Her family will tell you that she rarely, if ever, gets uptight or flustered or agitated. “She just takes it all in stride,” one of them told me Sunday. Though she loves everybody and enjoys most everybody, she is not, nor has she ever been, driven by a need to please everybody, even her own family. She seems inner, rather than outer, motivated. She operates out of some internal set of orders that can’t be co-opted, won’t be manipulated, and refuses to be exploited merely as an extension of someone else’s will. She may be the freest and most secure person I’ve ever met.
It was she, I think, of whom Paul was speaking in Galatians when he said: “For freedom Christ has set us free.” By freedom, Paul did not mean the kind of me-first-ism with which our culture is consumed – autonomy (self-directed). Nor did he mean the kind of addictive need to please everybody that degenerates into the codependent pathology of the “popularity junkies” – heteronomy (other-directed). By freedom he meant theonomy – the kind of God-directed security and liberation that comes from somewhere both inner and Other. It is submitting to the yoke that fits; it is finding the “part” for which you were made and playing it with all you’ve got; it is listening to the Voice that calls you by name. “For freedom Christ has set us free.”
For 101 years Miss Myrtle has worn the yoke, played the part, listened to that Voice. She reminds me of the story attributed to Rabbi Abraham Joshua Heschel.
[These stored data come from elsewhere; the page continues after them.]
Source: an optimization exercise on an open RTL-to-GDS flow (aim: small area, a short achievable clock period and few clock cycles per item). Production flows keep margins and buffers that such runs may drop.
Only simulation tests tie the RTL to the original design; equivalence was not proved.
Power figures rest on the tool's default switching activity, not on a simulated workload.

==> flow/design.v <==
`default_nettype none
module ysyx_22050243_mdu_ctrl #(
    parameter int XLEN = 64
) (
    input  logic            clk,
    input  logic            rst,
    input  logic            flush,
    input  logic            in_valid,
    output logic            in_ready,
    input  logic [2:0]      mdu_op,
    input  logic            is_w,
    input  logic [XLEN-1:0] src1,
    input  logic [XLEN-1:0] src2,
    output logic            out_valid,
    input  logic            out_ready,
    output logic [XLEN-1:0] result
);
    localparam int HALF = XLEN / 2;
    localparam int CW   = $clog2(XLEN);
    localparam logic [CW-1:0]   c_last_w   = CW'(HALF - 1);
    localparam logic [CW-1:0]   c_last_x   = CW'(XLEN - 1);
    localparam logic [XLEN-1:0] c_min_x    = {1'b1, {(XLEN-1){1'b0}}};
    localparam logic [XLEN-1:0] c_min_w    = {{(HALF+1){1'b1}}, {(HALF-1){1'b0}}};
    localparam logic [XLEN-1:0] c_ones     = {XLEN{1'b1}};
    typedef enum logic [1:0] {
        S_IDLE = 2'd0,
        S_CALC = 2'd1,
        S_DONE = 2'd2
    } state_t;
    function automatic logic [XLEN-1:0] sext_half(input logic [HALF-1:0] v);
        sext_half = {{HALF{v[HALF-1]}}, v};
    endfunction
    state_t              r_state;
    state_t              w_next;
    logic [CW-1:0]       r_cnt;
    logic [2*XLEN-1:0]   r_acc;
    logic [XLEN-1:0]     r_b;
    logic [2:0]          r_op;
    logic                r_is_w;
    logic                r_neg;       
    logic                r_s1neg;     
    logic [XLEN-1:0]     r_result;
    logic            w_is_w, w_is_div, w_s1_signed, w_s2_signed;
    logic [XLEN-1:0] w_op1, w_op2, w_mag1, w_mag2;
    logic            w_s1neg, w_s2neg, w_div0, w_ovf, w_special;
    logic [XLEN-1:0] w_spec_res;
    assign w_is_w      = is_w && !(mdu_op == 3'd1 || mdu_op == 3'd2 || mdu_op == 3'd3);
    assign w_is_div    = mdu_op[2];
    assign w_s1_signed = !(mdu_op == 3'd3 || mdu_op == 3'd5 || mdu_op == 3'd7);
    assign w_s2_signed = (mdu_op == 3'd0 || mdu_op == 3'd1 || mdu_op == 3'd4 || mdu_op == 3'd6);
    assign w_op1 = !w_is_w      ? src1 :
                   w_s1_signed  ? sext_half(src1[HALF-1:0]) : {{HALF{1'b0}}, src1[HALF-1:0]};
    assign w_op2 = !w_is_w      ? src2 :
                   w_s2_signed  ? sext_half(src2[HALF-1:0]) : {{HALF{1'b0}}, src2[HALF-1:0]};
    assign w_s1neg = w_s1_signed && w_op1[XLEN-1];
    assign w_s2neg = w_s2_signed && w_op2[XLEN-1];
    assign w_mag1  = w_s1neg ? -w_op1 : w_op1;
    assign w_mag2  = w_s2neg ? -w_op2 : w_op2;
    assign w_div0    = w_is_div && (w_op2 == '0);
    assign w_ovf     = w_is_div && w_s1_signed && (w_op2 == c_ones) &&
                       (w_op1 == (w_is_w ? c_min_w : c_min_x));
    assign w_special = w_div0 || w_ovf;
    always_comb begin
        w_spec_res = '0;
        if (w_div0) begin
            if (!mdu_op[1]) w_spec_res = c_ones;
            else            w_spec_res = w_is_w ? sext_half(src1[HALF-1:0]) : src1;
        end else if (!mdu_op[1]) begin
            w_spec_res = w_op1;           
        end
    end
    logic [XLEN:0]     w_madd;
    logic [XLEN:0]     w_rsh;
    logic              w_ge;
    logic [XLEN-1:0]   w_rsub;
    logic [2*XLEN-1:0] w_acc_next;
    assign w_madd = {1'b0, r_acc[2*XLEN-1:XLEN]} + (r_acc[0] ? {1'b0, r_b} : {(XLEN+1){1'b0}});
    assign w_rsh  = {r_acc[2*XLEN-1:XLEN], r_acc[XLEN-1]};
    assign w_ge   = (w_rsh >= {1'b0, r_b});
    assign w_rsub = w_rsh[XLEN-1:0] - r_b;    
    assign w_acc_next = r_op[2] ?
        {(w_ge ? w_rsub : w_rsh[XLEN-1:0]), r_acc[XLEN-2:0], w_ge} :
        {w_madd, r_acc[XLEN-1:1]};
    logic [2*XLEN-1:0] w_prod_al, w_prod;
    logic [XLEN-1:0]   w_mul_res, w_dval, w_dres, w_div_res, w_final;
    logic              w_dneg;
    logic              w_last;
    assign w_prod_al = r_is_w ? (w_acc_next >> HALF) : w_acc_next;
    assign w_prod    = r_neg ? -w_prod_al : w_prod_al;
    assign w_mul_res = (r_op == 3'd0) ?
                       (r_is_w ? sext_half(w_prod[HALF-1:0]) : w_prod[XLEN-1:0]) :
                       w_prod[2*XLEN-1:XLEN];
    assign w_dval    = r_op[1] ? w_acc_next[2*XLEN-1:XLEN] : w_acc_next[XLEN-1:0];
    assign w_dneg    = r_op[1] ? r_s1neg : r_neg;
    assign w_dres    = w_dneg ? -w_dval : w_dval;
    assign w_div_res = r_is_w ? sext_half(w_dres[HALF-1:0]) : w_dres;
    assign w_final = r_op[2] ? w_div_res : w_mul_res;
    assign w_last  = (r_cnt == (r_is_w ? c_last_w : c_last_x));
    always_ff @(posedge clk or posedge rst) begin
        if (rst) r_state <= S_IDLE;
        else     r_state <= w_next;
    end
    always_comb begin
        w_next = r_state;
        if (flush) begin
            w_next = S_IDLE;
        end else begin
            case (r_state)
                S_IDLE:  if (in_valid) w_next = w_special ? S_DONE : S_CALC;
                S_CALC:  if (w_last)   w_next = S_DONE;
                S_DONE:  if (out_ready) w_next = S_IDLE;
                default: w_next = S_IDLE;
            endcase
        end
    end
    always_ff @(posedge clk or posedge rst) begin
        if (rst) begin
            r_cnt    <= '0;
            r_acc    <= '0;
            r_b      <= '0;
            r_op     <= '0;
            r_is_w   <= 1'b0;
            r_neg    <= 1'b0;
            r_s1neg  <= 1'b0;
            r_result <= '0;
        end else if (flush) begin
            r_cnt <= '0;
        end else begin
            case (r_state)
                S_IDLE: begin
                    if (in_valid) begin
                        r_cnt   <= '0;
                        r_op    <= mdu_op;
                        r_is_w  <= w_is_w;
                        r_neg   <= w_s1neg ^ w_s2neg;
                        r_s1neg <= w_s1neg;
                        r_b     <= w_mag2;
                        if (w_is_div && w_is_w)
                            r_acc <= {{XLEN{1'b0}}, w_mag1[HALF-1:0], {HALF{1'b0}}};
                        else
                            r_acc <= {{XLEN{1'b0}}, w_mag1};
                        if (w_special) r_result <= w_spec_res;
                    end
                end
                S_CALC: begin
                    r_acc <= w_acc_next;
                    if (w_last) begin
                        r_cnt    <= '0;
                        r_result <= w_final;
                    end else begin
                        r_cnt <= r_cnt + 1'b1;
                    end
                end
                default: ;
            endcase
        end
    end
    assign in_ready  = (r_state == S_IDLE);
    assign out_valid = (r_state == S_DONE);
    assign result    = r_result;
endmodule
`default_nettype wire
Heschel says that he dreamt one night that he died and stood before the Great Judge of all and was called to the Dock to give an account of what he had done with the great gift of life he had been given. Heschel says that, to his amazement, he was not asked about what he had done on such and such a day, or any other specific thing. He was not asked why he hadn’t done more with his gift…why, for example, he hadn’t been more like Moses or Maimonides, or David or Einstein. Instead, he was asked one and only one question: “Were you or were you not Abraham Joshua Heschel?” And Heschel says: “Then the Holy One, Blessed Be He, leaning forward to hear my response, said to me words that haunt me still. He said: “It’s important to me, you see, because you’re the only one of him I made!”
Happy Birthday, Miss Myrtle. You’re one of a kind.